An old hospice responding to a new threat

by Tony McLean

An old hospice responding to a new threat

A nurse gives a book and a rose to a patient at a hospital during Saint George's Day in Barcelona, Spain, April 23, 2020.
unreguser/Xinhua News Agency/PA Images

St Joseph’s Hospice in Hackney has existed for 115 years, founded by five remarkable women, Sisters of Charity, who arrived from Dublin in 1900 to help the poor and dying of east London. St Joseph’s Hospice opened its doors five years later.

Back then the enemy was tuberculosis, a terrible disease that particularly affected the poor. People were dying in crowded rooms, spreading infection among their families. Coming to St Joseph’s allowed them to die with dignity, in clean and peaceful surroundings, being looked after with love and care by the Sisters of Charity. 

The next enemy was the Spanish Flu of 1918 to 1920. The Sisters navigated their way through that pandemic too giving love and support to those that needed it.

Today the Hospice is once again responding to a new enemy, Covid-19, which has had a massive impact on the way we live our lives.

At St Joseph’s Hospice in many ways it is business as usual.

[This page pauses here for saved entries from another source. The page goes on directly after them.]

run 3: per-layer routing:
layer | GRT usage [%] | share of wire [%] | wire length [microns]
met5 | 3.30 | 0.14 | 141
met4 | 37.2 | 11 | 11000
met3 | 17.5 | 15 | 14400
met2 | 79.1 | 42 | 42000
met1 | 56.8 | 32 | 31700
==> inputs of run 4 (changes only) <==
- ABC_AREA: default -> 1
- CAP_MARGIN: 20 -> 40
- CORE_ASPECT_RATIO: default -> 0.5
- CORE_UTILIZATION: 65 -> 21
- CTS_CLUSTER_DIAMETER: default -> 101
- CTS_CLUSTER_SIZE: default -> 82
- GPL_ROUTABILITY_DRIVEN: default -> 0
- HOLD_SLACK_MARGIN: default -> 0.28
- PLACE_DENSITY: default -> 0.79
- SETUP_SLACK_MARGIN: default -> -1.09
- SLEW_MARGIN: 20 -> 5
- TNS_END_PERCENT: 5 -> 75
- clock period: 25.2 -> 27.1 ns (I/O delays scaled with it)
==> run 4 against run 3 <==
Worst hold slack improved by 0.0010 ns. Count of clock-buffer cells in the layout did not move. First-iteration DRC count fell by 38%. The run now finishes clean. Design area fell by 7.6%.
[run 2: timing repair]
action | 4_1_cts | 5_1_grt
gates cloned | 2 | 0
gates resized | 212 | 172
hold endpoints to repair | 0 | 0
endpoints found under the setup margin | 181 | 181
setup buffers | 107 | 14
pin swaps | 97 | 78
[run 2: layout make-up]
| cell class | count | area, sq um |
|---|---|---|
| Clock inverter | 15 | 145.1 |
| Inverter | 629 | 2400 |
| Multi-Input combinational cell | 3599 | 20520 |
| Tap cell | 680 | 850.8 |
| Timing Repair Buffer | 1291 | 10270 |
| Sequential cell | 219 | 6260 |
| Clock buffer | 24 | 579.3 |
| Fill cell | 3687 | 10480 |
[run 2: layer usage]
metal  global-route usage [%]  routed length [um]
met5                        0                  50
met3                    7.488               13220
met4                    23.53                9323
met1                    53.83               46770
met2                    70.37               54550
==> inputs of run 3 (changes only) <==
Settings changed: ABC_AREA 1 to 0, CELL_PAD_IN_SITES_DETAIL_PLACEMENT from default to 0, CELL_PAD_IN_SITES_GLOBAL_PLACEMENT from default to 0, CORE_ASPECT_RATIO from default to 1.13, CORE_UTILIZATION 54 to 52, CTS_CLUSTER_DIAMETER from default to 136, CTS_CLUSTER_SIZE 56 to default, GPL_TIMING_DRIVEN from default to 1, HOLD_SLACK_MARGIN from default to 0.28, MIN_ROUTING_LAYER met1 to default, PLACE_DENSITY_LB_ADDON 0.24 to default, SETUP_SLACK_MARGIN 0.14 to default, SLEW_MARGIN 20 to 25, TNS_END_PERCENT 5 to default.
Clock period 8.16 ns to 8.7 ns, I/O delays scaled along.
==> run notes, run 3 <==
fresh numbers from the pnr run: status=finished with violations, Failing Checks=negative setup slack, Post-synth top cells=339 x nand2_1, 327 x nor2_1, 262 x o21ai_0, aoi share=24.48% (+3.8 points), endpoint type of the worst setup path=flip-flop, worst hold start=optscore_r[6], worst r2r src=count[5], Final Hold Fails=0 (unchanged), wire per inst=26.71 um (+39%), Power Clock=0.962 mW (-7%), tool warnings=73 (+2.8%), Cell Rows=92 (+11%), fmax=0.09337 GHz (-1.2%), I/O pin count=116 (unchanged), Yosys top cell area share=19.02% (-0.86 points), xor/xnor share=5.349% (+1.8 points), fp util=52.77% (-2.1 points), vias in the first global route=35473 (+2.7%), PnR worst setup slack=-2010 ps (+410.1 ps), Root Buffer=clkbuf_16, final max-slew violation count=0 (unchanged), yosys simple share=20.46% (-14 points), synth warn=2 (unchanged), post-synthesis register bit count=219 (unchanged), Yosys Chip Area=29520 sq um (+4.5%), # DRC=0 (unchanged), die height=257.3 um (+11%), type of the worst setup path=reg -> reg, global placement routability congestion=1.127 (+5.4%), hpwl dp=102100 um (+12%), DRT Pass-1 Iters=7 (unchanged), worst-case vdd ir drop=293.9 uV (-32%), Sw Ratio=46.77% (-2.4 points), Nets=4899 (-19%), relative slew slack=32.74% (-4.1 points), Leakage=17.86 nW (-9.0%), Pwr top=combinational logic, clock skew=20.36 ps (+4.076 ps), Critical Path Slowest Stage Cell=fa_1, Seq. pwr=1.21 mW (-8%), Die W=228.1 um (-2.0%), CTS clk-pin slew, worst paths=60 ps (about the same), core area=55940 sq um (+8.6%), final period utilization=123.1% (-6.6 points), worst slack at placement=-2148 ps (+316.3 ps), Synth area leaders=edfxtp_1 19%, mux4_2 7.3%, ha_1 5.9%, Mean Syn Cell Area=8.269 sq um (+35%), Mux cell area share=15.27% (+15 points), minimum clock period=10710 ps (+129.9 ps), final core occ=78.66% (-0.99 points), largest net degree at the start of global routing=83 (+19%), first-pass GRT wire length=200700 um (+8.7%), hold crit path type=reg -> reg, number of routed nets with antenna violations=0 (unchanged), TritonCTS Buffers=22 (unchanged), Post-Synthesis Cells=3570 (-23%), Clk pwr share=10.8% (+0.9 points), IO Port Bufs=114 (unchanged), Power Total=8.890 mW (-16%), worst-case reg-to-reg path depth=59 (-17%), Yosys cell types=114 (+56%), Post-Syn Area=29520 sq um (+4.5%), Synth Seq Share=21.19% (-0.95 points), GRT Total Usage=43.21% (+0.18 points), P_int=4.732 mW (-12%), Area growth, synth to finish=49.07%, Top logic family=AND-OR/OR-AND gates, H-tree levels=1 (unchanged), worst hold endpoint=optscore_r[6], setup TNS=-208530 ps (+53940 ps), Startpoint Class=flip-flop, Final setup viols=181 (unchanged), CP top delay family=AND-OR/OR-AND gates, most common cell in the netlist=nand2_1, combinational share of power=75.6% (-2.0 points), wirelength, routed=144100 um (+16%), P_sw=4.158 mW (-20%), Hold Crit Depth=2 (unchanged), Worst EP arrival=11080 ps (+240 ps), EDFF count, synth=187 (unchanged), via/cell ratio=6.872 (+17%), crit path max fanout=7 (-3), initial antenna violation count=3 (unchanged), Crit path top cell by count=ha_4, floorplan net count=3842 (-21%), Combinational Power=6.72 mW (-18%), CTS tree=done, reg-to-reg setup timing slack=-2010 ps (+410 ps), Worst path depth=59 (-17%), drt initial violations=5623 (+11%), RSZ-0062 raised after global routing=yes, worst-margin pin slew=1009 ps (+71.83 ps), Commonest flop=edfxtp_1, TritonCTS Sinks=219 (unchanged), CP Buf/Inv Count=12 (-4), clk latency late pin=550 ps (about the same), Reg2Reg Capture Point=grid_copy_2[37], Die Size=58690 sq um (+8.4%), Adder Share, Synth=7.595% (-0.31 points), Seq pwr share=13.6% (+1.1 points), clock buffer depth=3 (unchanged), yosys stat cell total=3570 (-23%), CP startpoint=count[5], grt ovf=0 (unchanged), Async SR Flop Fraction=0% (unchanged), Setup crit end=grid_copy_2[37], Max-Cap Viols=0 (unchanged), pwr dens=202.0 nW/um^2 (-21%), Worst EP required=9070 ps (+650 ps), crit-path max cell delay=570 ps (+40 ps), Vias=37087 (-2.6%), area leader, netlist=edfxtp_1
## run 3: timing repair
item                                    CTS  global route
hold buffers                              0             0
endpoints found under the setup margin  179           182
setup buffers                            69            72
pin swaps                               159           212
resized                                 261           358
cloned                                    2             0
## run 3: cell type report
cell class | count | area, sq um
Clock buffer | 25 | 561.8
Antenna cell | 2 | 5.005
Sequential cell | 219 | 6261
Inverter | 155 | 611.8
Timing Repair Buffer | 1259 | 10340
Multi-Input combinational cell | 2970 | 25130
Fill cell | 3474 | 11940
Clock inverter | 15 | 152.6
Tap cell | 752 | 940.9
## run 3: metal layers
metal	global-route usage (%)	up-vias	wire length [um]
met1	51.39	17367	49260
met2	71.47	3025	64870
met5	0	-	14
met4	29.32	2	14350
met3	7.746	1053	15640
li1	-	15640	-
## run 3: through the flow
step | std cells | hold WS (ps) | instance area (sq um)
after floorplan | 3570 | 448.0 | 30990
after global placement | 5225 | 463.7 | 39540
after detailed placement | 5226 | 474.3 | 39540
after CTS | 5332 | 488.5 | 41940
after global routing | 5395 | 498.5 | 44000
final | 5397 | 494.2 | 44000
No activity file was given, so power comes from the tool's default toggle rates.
==> run a: inputs <==
// labyrinth_car
module labyrinth_car
(
	input  		 clk	,
	input  		 rst	,	 
	input  		 echoR,
	input  		 echoL,
	input  		 echoM,
	output 		 trigR,	 
	output 		 trigL,
	output 		 trigM,
	output 		 Tx	,
	output [3:0] motors_PWM,
	output 		 led,
	output 		 buzzer
);
make LEC_CHECK=0 CAP_MARGIN=20 CELL_PAD_IN_SITES_DETAIL_PLACEMENT=0 CORE_MARGIN=4 CORE_UTILIZATION=72 CTS_CLUSTER_SIZE=26 GPL_ROUTABILITY_DRIVEN=1 MIN_ROUTING_LAYER=met1 PLACE_DENSITY_LB_ADDON=0.13 SETUP_SLACK_MARGIN=1.23 SLEW_MARGIN=10 finish   # period 4.35 ns
run.sh (not shown) runs the stock make flow with config.mk's settings and CLKGATE_MAP_FILE=.
==> inputs of run b, as changes to run a <==
==> flow/config.mk (replaced) <==
export PLATFORM = sky130hd
export DESIGN_NAME = labyrinth_car
export DESIGN_NICKNAME = labyrinth_car
export VERILOG_FILES = /design/flow/design.v
export SDC_FILE = /design/flow/constraint.sdc
export NUM_CORES = 4
export LEC_CHECK = 0
export CAP_MARGIN = 20
export CORE_MARGIN = 2
export CORE_UTILIZATION = 72
export SETUP_SLACK_MARGIN = 0.64
export SLEW_MARGIN = 20
==> flow/constraint.sdc (replaced) <==
create_clock -name core_clock -period 4.46 [get_ports {clk}]
set_input_delay 0.8920 -clock core_clock [delete_from_list [all_inputs] [get_ports {clk}]]
set_output_delay 0.8920 -clock core_clock [all_outputs]
set_load 0.01 [all_outputs]
==> inputs of run c, as changes to run a <==
==> flow/config.mk (replaced) <==
export PLATFORM = sky130hd
export DESIGN_NAME = labyrinth_car
export DESIGN_NICKNAME = labyrinth_car
export VERILOG_FILES = /design/flow/design.v
export SDC_FILE = /design/flow/constraint.sdc
export NUM_CORES = 4
export LEC_CHECK = 0
export ABC_AREA = 1
export CAP_MARGIN = 20
export CORE_ASPECT_RATIO = 0.9
export CORE_MARGIN = 2
export CORE_UTILIZATION = 72
export CTS_CLUSTER_DIAMETER = 181
export GPL_ROUTABILITY_DRIVEN = 0
export PLACE_DENSITY_LB_ADDON = 0.02
export SLEW_MARGIN = 20
==> flow/constraint.sdc (replaced) <==
create_clock -name core_clock -period 3.77 [get_ports {clk}]
set_input_delay 0.7540 -clock core_clock [delete_from_list [all_inputs] [get_ports {clk}]]
set_output_delay 0.7540 -clock core_clock [all_outputs]
set_load 0.01 [all_outputs]
==> summary of the runs <==
Run c ran to the end with violations: negative setup slack. Run a finished but fails on negative setup slack. Run b finished but failed the layout checks on negative setup slack.
Of run b and run c, run c has the higher synthesized cell count (gap 14%, measured against run c).
Via count, lowest first: run b, run a, run c.
In area after synthesis, run a and run b do not differ.
The lowest sequential power belongs to run b, the highest to run c.
Against run c, the first-iteration DRC count of run b is smaller by about 7%.
`design/flow/constraint.sdc`:
```
create_clock -name core_clock -period 1.79 [get_ports {clk}]
set_input_delay 0.3580 -clock core_clock [delete_from_list [all_inputs] [get_ports {clk}]]
set_output_delay 0.3580 -clock core_clock [all_outputs]
set_load 0.01 [all_outputs]
```
`design/flow/run.sh`:
```
#!/bin/bash
# the make line also repeats each setting of config.mk as NAME=value (left out here)
make -C /OpenROAD-flow-scripts/flow DESIGN_CONFIG=/design/flow/config.mk WORK_HOME=/design/flow/orfs CLKGATE_MAP_FILE= finish
```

We are still lovingly caring for the dying, ensuring that our patients have a dignified and peaceful death in line with our mission. 

It’s hard to know what impact this crisis is having on our mental health. Our health professionals care for the sick and dying 24/7, it’s what they do. But, with the additional pressures of an enemy that could strike us at any time, our chaplaincy team have an important role to play. The communities of east London are diverse and so are their faith needs and we are fortunate to have a Catholic Priest, an Imam, an Anglican Minister and a Rabbi on-site when needed by our patients and staff. We also have a beautiful chapel and prayer room.

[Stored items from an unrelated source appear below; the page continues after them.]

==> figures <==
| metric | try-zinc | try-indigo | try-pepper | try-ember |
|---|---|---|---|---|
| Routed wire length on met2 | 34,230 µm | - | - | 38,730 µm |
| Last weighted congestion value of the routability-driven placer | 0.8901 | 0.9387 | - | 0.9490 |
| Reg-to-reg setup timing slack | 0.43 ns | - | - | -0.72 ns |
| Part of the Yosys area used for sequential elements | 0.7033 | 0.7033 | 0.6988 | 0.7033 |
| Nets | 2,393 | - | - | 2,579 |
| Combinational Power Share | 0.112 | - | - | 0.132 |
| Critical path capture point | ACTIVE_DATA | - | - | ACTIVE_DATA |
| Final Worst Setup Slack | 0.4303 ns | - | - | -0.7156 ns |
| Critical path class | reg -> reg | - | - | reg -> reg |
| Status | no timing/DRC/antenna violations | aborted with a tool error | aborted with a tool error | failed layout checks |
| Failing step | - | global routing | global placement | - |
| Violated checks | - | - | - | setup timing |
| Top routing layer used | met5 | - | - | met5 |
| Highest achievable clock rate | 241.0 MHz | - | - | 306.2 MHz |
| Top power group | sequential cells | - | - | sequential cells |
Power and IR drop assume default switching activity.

Fr Gerard O’Brien is our Chaplaincy Lead at St Joseph’s Hospice. He said, “My role as a priest and chaplain is tactile, the human element and touch is so important. A hand on the forehead to a dying patient speaks a thousand words, when words are just not helping or even necessary. A hug can be a great comfort to someone in their final hours but we can’t do that at the moment. That is really difficult for me personally, but we cannot bring the virus to a patient unknowingly or risk our health or that of our families. 

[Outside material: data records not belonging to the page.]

## Lowpass
module Lowpass(input clk, input rst, input en, input [15:0] in, output [15:0] out);
==> flow/config.mk <==
export PLATFORM = sky130hd
export DESIGN_NAME = Lowpass
export DESIGN_NICKNAME = Lowpass
export VERILOG_FILES = /design/flow/design.v
export SDC_FILE = /design/flow/constraint.sdc
export NUM_CORES = 4
export LEC_CHECK = 0
export ABC_AREA = 1
export CAP_MARGIN = 20
export CORE_MARGIN = 2
export CORE_UTILIZATION = 72
export PLACE_DENSITY_LB_ADDON = 0.21
export SLEW_MARGIN = 20
==> flow/constraint.sdc <==
create_clock -name core_clock -period 7.33 [get_ports {clk}]
set_input_delay 1.4660 -clock core_clock [delete_from_list [all_inputs] [get_ports {clk}]]
set_output_delay 1.4660 -clock core_clock [all_outputs]
set_load 0.01 [all_outputs]
run.sh (not shown) runs the stock make flow with config.mk's settings and CLKGATE_MAP_FILE=.
The baseline completed and failed the layout checks on negative setup slack.
Rerun with:
==> flow/config.mk (replaced) <==
export PLATFORM = sky130hd
export DESIGN_NAME = Lowpass
export DESIGN_NICKNAME = Lowpass
export VERILOG_FILES = /design/flow/design.v
export SDC_FILE = /design/flow/constraint.sdc
export NUM_CORES = 4
export LEC_CHECK = 0
export CAP_MARGIN = 20
export CELL_PAD_IN_SITES_DETAIL_PLACEMENT = 2
export CORE_MARGIN = 8
export CORE_UTILIZATION = 40
export GPL_TIMING_DRIVEN = 1
export MAX_ROUTING_LAYER = met4
export SLEW_MARGIN = 30
==> flow/constraint.sdc (replaced) <==
create_clock -name core_clock -period 7.82 [get_ports {clk}]
set_input_delay 1.5640 -clock core_clock [delete_from_list [all_inputs] [get_ports {clk}]]
set_output_delay 1.5640 -clock core_clock [all_outputs]
set_load 0.01 [all_outputs]
=> The changed run ran to the end with violations: negative setup slack. Area after synthesis went down slightly. Final area went up slightly. Setup slack degrades by 0.10 ns. Wire length went up by well over a third. Die area went up by well over a third. Register-to-register slack improves by 0.17 ns. Count of clock-buffer cells in the layout went up by 10. Worst hold slack improves by 0.0053 ns. Cell count went down by a few percent.
Rerun with:
==> flow/config.mk (replaced) <==
export PLATFORM = sky130hd
export DESIGN_NAME = Lowpass
export DESIGN_NICKNAME = Lowpass
export VERILOG_FILES = /design/flow/design.v
export SDC_FILE = /design/flow/constraint.sdc
export NUM_CORES = 4
export LEC_CHECK = 0
export ABC_AREA = 1
export CAP_MARGIN = 20
export CORE_MARGIN = 2
export CORE_UTILIZATION = 72
export CTS_CLUSTER_SIZE = 10
export GPL_ROUTABILITY_DRIVEN = 0
export PLACE_DENSITY_LB_ADDON = 0.06
export SLEW_MARGIN = 20
export TNS_END_PERCENT = 10
==> flow/constraint.sdc (replaced) <==
create_clock -name core_clock -period 5.58 [get_ports {clk}]
set_input_delay 1.1160 -clock core_clock [delete_from_list [all_inputs] [get_ports {clk}]]
set_output_delay 1.1160 -clock core_clock [all_outputs]
set_load 0.01 [all_outputs]
The new run completed and failed the layout checks on negative setup slack; global-route usage climbs by 6.1 points; design area drops by about 1.7%; die size drops by about 50%; wire length drops by about 40%; synthesized cell count climbs by 29%.
Rerun with:
==> flow/config.mk (replaced) <==
export PLATFORM = sky130hd
export DESIGN_NAME = Lowpass
export DESIGN_NICKNAME = Lowpass
export VERILOG_FILES = /design/flow/design.v
export SDC_FILE = /design/flow/constraint.sdc
export NUM_CORES = 4
export LEC_CHECK = 0
export CAP_MARGIN = 0
export CELL_PAD_IN_SITES_DETAIL_PLACEMENT = 1
export CELL_PAD_IN_SITES_GLOBAL_PLACEMENT = 1
export CORE_ASPECT_RATIO = 0.63
export CORE_MARGIN = 2
export CORE_UTILIZATION = 66
export GPL_ROUTABILITY_DRIVEN = 0
export PLACE_DENSITY = 0.78
export SLEW_MARGIN = 40
==> flow/constraint.sdc (replaced) <==
create_clock -name core_clock -period 7.21 [get_ports {clk}]
set_input_delay 1.4420 -clock core_clock [delete_from_list [all_inputs] [get_ports {clk}]]
set_output_delay 1.4420 -clock core_clock [all_outputs]
set_load 0.01 [all_outputs]
Now the flow ended with an error in 4_1_cts with DPL-0033.
Die size came out higher by 7.4%.
Area after synthesis goes down by 1.5%.
Synthesized cell count falls by 23%.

“Along with the clinical staff we absolutely should run towards this challenge, but as much as our purpose in life is to be there for the sick and dying, for now we have to do it wearing gloves and masks as we have a lot of work still to do.”

Since the Covid-19 crisis began we have been expecting a call from the NHS to open up more beds in order to increase capacity. 

A little over a week ago the call came and it was all systems go at St Joseph’s. Along with the 34 beds we currently have in use we have an empty ward, St Anne’s, which used to take in respite patients. The ward closed two years ago and four respite beds were moved to our other two wards, Lourdes and St Michael’s.

St Anne’s Ward has been transformed in just over a week thanks to the hard work of the facilities team; cleaners, porters, electricians, plumbers, painters and the IT team, along with the nurses, current and new, who have been trained to use the new beds and equipment. We now have 51 beds.

It has been a herculean effort by our fantastic staff to get St Anne’s Ward ready to accept patients from local hospitals. We are of course delighted to do our bit to help the NHS and our wonderful local community who have rallied behind us since the start of this crisis. 

St Joseph’s Hospice has been around for a long time and that is because we adapt and change when necessary. This crisis has thrown up some challenges but we’re well equipped to deal with them and any others that may come along too. 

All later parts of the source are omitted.